| PROBLEM DESCRIPTION |
Search the records for the string "only", then copy each line where it appears.

| RECORDS PROVIDED |
### src/rtl/tap_pkg.sv
// TAP state encodings and routing helpers shared by the TMS sequencer
// and the TAP_route benches.
package tap_pkg;

    typedef enum logic [3:0] {
        TAP_EX2DR   = 4'h0,
        TAP_EX1DR   = 4'h1,
        TAP_SHDR    = 4'h2,
        TAP_PAUSEDR = 4'h3,
        TAP_SELIR   = 4'h4,
        TAP_UPDDR   = 4'h5,
        TAP_CAPDR   = 4'h6,
        TAP_SELDR   = 4'h7,
        TAP_EX2IR   = 4'h8,
        TAP_EX1IR   = 4'h9,
        TAP_SHIR    = 4'hA,
        TAP_PAUSEIR = 4'hB,
        TAP_RTI     = 4'hC,
        TAP_UPDIR   = 4'hD,
        TAP_CAPIR   = 4'hE,
        TAP_TLR     = 4'hF
    } tap_state_e;

    typedef enum logic [2:0] {
        SEQ_IDLE,
        SEQ_SYNC,
        SEQ_WALK,
        SEQ_HOLD,
        SEQ_DONE
    } seq_state_e;

    localparam logic [2:0] SYNC_STEPS = 3'd5;

    function automatic logic [3:0] tap_next(input logic [3:0] s,
                                            input logic tms);
        logic [3:0] n;
        case (s)
            TAP_TLR:     n = tms ? TAP_TLR   : TAP_RTI;
            TAP_RTI:     n = tms ? TAP_SELDR : TAP_RTI;
            TAP_SELDR:   n = tms ? TAP_SELIR : TAP_CAPDR;
            TAP_CAPDR:   n = tms ? TAP_EX1DR : TAP_SHDR;
            TAP_SHDR:    n = tms ? TAP_EX1DR : TAP_SHDR;
            TAP_EX1DR:   n = tms ? TAP_UPDDR : TAP_PAUSEDR;
            TAP_PAUSEDR: n = tms ? TAP_EX2DR : TAP_PAUSEDR;
            TAP_EX2DR:   n = tms ? TAP_UPDDR : TAP_SHDR;
            TAP_UPDDR:   n = tms ? TAP_SELDR : TAP_RTI;
            TAP_SELIR:   n = tms ? TAP_TLR   : TAP_CAPIR;
            TAP_CAPIR:   n = tms ? TAP_EX1IR : TAP_SHIR;
            TAP_SHIR:    n = tms ? TAP_EX1IR : TAP_SHIR;
            TAP_EX1IR:   n = tms ? TAP_UPDIR : TAP_PAUSEIR;
            TAP_PAUSEIR: n = tms ? TAP_EX2IR : TAP_PAUSEIR;
            TAP_EX2IR:   n = tms ? TAP_UPDIR : TAP_SHIR;
            TAP_UPDIR:   n = tms ? TAP_SELDR : TAP_RTI;
            default:     n = TAP_TLR;
        endcase
        return n;
    endfunction

    // Breadth-first step count; unrolls to a constant 16x16 table.
    function automatic logic [2:0] tap_dist(input logic [3:0] cur,
                                            input logic [3:0] tgt);
        logic [15:0] reach;
        logic [15:0] nxt;
        logic [2:0]  d;
        reach = 16'h0001 << cur;
        d = 3'd7;
        for (int k = 0; k < 7; k++) begin
            if (reach[tgt] && d == 3'd7) d = 3'(k);
            nxt = '0;
            for (int i = 0; i < 16; i++) begin
                if (reach[i]) begin
                    nxt[tap_next(4'(i), 1'b0)] = 1'b1;
                    nxt[tap_next(4'(i), 1'b1)] = 1'b1;
                end
            end
            reach = nxt;
        end
        return d;
    endfunction

    // Ties resolve to TMS=0.
    function automatic logic tap_route_tms(input logic [3:0] cur,
                                           input logic [3:0] tgt);
        return tap_dist(tap_next(cur, 1'b0), tgt) >
               tap_dist(tap_next(cur, 1'b1), tgt);
    endfunction

    function automatic logic tap_is_stable(input logic [3:0] s);
        return s inside {TAP_TLR, TAP_RTI, TAP_SHDR, TAP_PAUSEDR,
                         TAP_SHIR, TAP_PAUSEIR};
    endfunction

    function automatic logic tap_hold_tms(input logic [3:0] s);
        return s == TAP_TLR;
    endfunction

endpackage
**src/rtl/mem_access_unit.sv**
```systemverilog
// mem_access_unit
// ---------------
// Load/store unit sitting between a requester and a single-ported,
// word-wide DATA_RAM.  One request is taken at a time (req_ready is high only
// while idle).  Loads read the addressed word and return the extracted,
// zero- or sign-extended lane.  Word stores write directly.  Byte and
// halfword stores use read-modify-write.  Misaligned or invalid-size
// requests complete one cycle after acceptance with misalign=1 and never
// touch the RAM.
//
// Ports
//   Clock, Reset          : clock and synchronous active-high reset
//   req_valid / req_ready : request handshake (accept when both high)
//   req_we                : 1 = store, 0 = load
//   req_size              : 00 byte, 01 halfword, 10 word, 11 invalid
//   req_signed            : sign-extend sub-word loads
//   req_addr, req_wdata   : byte address, right-aligned store data
//   resp_valid            : one-cycle completion pulse
//   resp_rdata            : load result (held between load/error completions)
//   misalign              : marks the resp_valid pulse as an error completion
//   ram_addr, ram_datain  : word address and write data to DATA_RAM
//   ram_write, ram_read   : DATA_RAM strobes (never both high)
//   ram_dataout           : DATA_RAM read data (sampled at the end of RD2)
module mem_access_unit (
    input  logic        Clock,
    input  logic        Reset,
    input  logic        req_valid,
    output logic        req_ready,
    input  logic        req_we,
    input  logic [1:0]  req_size,
    input  logic        req_signed,
    input  logic [31:0] req_addr,
    input  logic [31:0] req_wdata,
    output logic        resp_valid,
    output logic [31:0] resp_rdata,
    output logic        misalign,
    output logic [31:0] ram_addr,
    output logic [31:0] ram_datain,
    output logic        ram_write,
    output logic        ram_read,
    input  logic [31:0] ram_dataout
);

    typedef enum logic [2:0] {
        IDLE = 3'd0,
        RD1  = 3'd1,
        RD2  = 3'd2,
        WR   = 3'd3,
        RESP = 3'd4,
        ERR  = 3'd5
    } state_t;

    // Alignment rule: halfwords need an even address, words a multiple of 4,
    // size 11 is always rejected.
    function automatic logic f_misaligned(input logic [1:0] size, input logic [1:0] off);
        logic v;
        case (size)
            2'b00:   v = 1'b0;
            2'b01:   v = off[0];
            2'b10:   v = (off != 2'b00);
            default: v = 1'b1;
        endcase
        return v;
    endfunction

    // Extract the addressed little-endian lane and extend it to 32 bits.
    function automatic logic [31:0] f_load_extend(input logic [31:0] word, input logic [1:0] size,
                                                  input logic sgn, input logic [1:0] off);
        logic [7:0]  b;
        logic [15:0] h;
        logic [31:0] r;
        case (off)
            2'b00:   b = word[7:0];
            2'b01:   b = word[15:8];
            2'b10:   b = word[23:16];
            default: b = word[31:24];
        endcase
        h = off[1] ? word[31:16] : word[15:0];
        case (size)
            2'b00:   r = sgn ? {{24{b[7]}}, b} : {24'd0, b};
            2'b01:   r = sgn ? {{16{h[15]}}, h} : {16'd0, h};
            default: r = word;
        endcase
        return r;
    endfunction

    // Replace only the addressed lane(s) of the old word with the store data.
    function automatic logic [31:0] f_store_merge(input logic [31:0] word, input logic [31:0] wdata,
                                                  input logic [1:0] size, input logic [1:0] off);
        logic [31:0] r;
        r = word;
        case (size)
            2'b00: begin
                case (off)
                    2'b00:   r[7:0]   = wdata[7:0];
                    2'b01:   r[15:8]  = wdata[7:0];
                    2'b10:   r[23:16] = wdata[7:0];
                    default: r[31:24] = wdata[7:0];
                endcase
            end
            2'b01: begin
                if (off[1]) begin
                    r[31:16] = wdata[15:0];
                end else begin
                    r[15:0] = wdata[15:0];
                end
            end
            default: r = wdata;
        endcase
        return r;
    endfunction

    state_t      r_state;
    state_t      w_next_state;
    logic        w_accept;
    logic        r_we;
    logic [1:0]  r_size;
    logic        r_signed;
    logic [31:0] r_addr;
    logic [31:0] r_wdata;
    logic        r_resp_valid;
    logic [31:0] r_resp_rdata;
    logic        r_misalign;
    logic [31:0] r_ram_addr;
    logic [31:0] r_ram_datain;
    logic        r_ram_write;
    logic        r_ram_read;
    logic [31:0] w_addr;
    logic [31:0] w_wdata;
    logic        w_load_done;
    logic        w_next_ram;

    // All RAM-side outputs are registered from the next state, so they line
    // up with the state they belong to.  On the accept edge the registered
    // request is not yet available, so the live request fields are used.
    assign w_addr      = (r_state == IDLE) ? req_addr : r_addr;
    assign w_wdata     = (r_state == IDLE) ? req_wdata
                                           : f_store_merge(ram_dataout, r_wdata, r_size, r_addr[1:0]);
    assign w_load_done = (r_state == RD2) && !r_we;
    assign w_next_ram  = (w_next_state == RD1) || (w_next_state == RD2) || (w_next_state == WR);

    assign req_ready  = (r_state == IDLE);
    assign resp_valid = r_resp_valid;
    assign resp_rdata = r_resp_rdata;
    assign misalign   = r_misalign;
    assign ram_addr   = r_ram_addr;
    assign ram_datain = r_ram_datain;
    assign ram_write  = r_ram_write;
    assign ram_read   = r_ram_read;

    // Next-state logic and request acceptance.
    always_comb begin
        w_next_state = r_state;
        w_accept     = 1'b0;
        case (r_state)
            IDLE: begin
                if (req_valid) begin
                    w_accept = 1'b1;
                    if (f_misaligned(req_size, req_addr[1:0])) begin
                        w_next_state = ERR;
                    end else if (req_we && (req_size == 2'b10)) begin
                        w_next_state = WR;
                    end else begin
                        // loads and sub-word stores both start with a read
                        w_next_state = RD1;
                    end
                end else begin
                    w_next_state = IDLE;
                end
            end
            RD1: w_next_state = RD2;
            RD2: begin
                if (r_we) begin
                    w_next_state = WR;
                end else begin
                    w_next_state = RESP;
                end
            end
            WR:      w_next_state = RESP;
            RESP:    w_next_state = IDLE;
            ERR:     w_next_state = IDLE;
            default: w_next_state = IDLE;
        endcase
    end

    // State register, captured request and registered outputs.
    always_ff @(posedge Clock) begin
        if (Reset) begin
            r_state      <= IDLE;
            r_we         <= 1'b0;
            r_size       <= 2'b00;
            r_signed     <= 1'b0;
            r_addr       <= 32'd0;
            r_wdata      <= 32'd0;
            r_resp_valid <= 1'b0;
            r_resp_rdata <= 32'd0;
            r_misalign   <= 1'b0;
            r_ram_addr   <= 32'd0;
            r_ram_datain <= 32'd0;
            r_ram_write  <= 1'b0;
            r_ram_read   <= 1'b0;
        end else begin
            r_state <= w_next_state;
            if (w_accept) begin
                r_we     <= req_we;
                r_size   <= req_size;
                r_signed <= req_signed;
                r_addr   <= req_addr;
                r_wdata  <= req_wdata;
            end
            r_ram_read   <= (w_next_state == RD1) || (w_next_state == RD2);
            r_ram_write  <= (w_next_state == WR);
            r_ram_addr   <= w_next_ram ? {w_addr[31:2], 2'b00} : 32'd0;
            r_ram_datain <= (w_next_state == WR) ? w_wdata : 32'd0;
            r_resp_valid <= (w_next_state == RESP) || (w_next_state == ERR);
            r_misalign   <= (w_next_state == ERR);
            // resp_rdata only moves on load or error completion
            if (w_next_state == ERR) begin
                r_resp_rdata <= 32'd0;
            end else if (w_load_done) begin
                r_resp_rdata <= f_load_extend(ram_dataout, r_size, r_signed, r_addr[1:0]);
            end
        end
    end

endmodule

```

| EXERCISE OUTPUT |
// word-wide DATA_RAM.  One request is taken at a time (req_ready is high only
    // Replace only the addressed lane(s) of the old word with the store data.
            // resp_rdata only moves on load or error completion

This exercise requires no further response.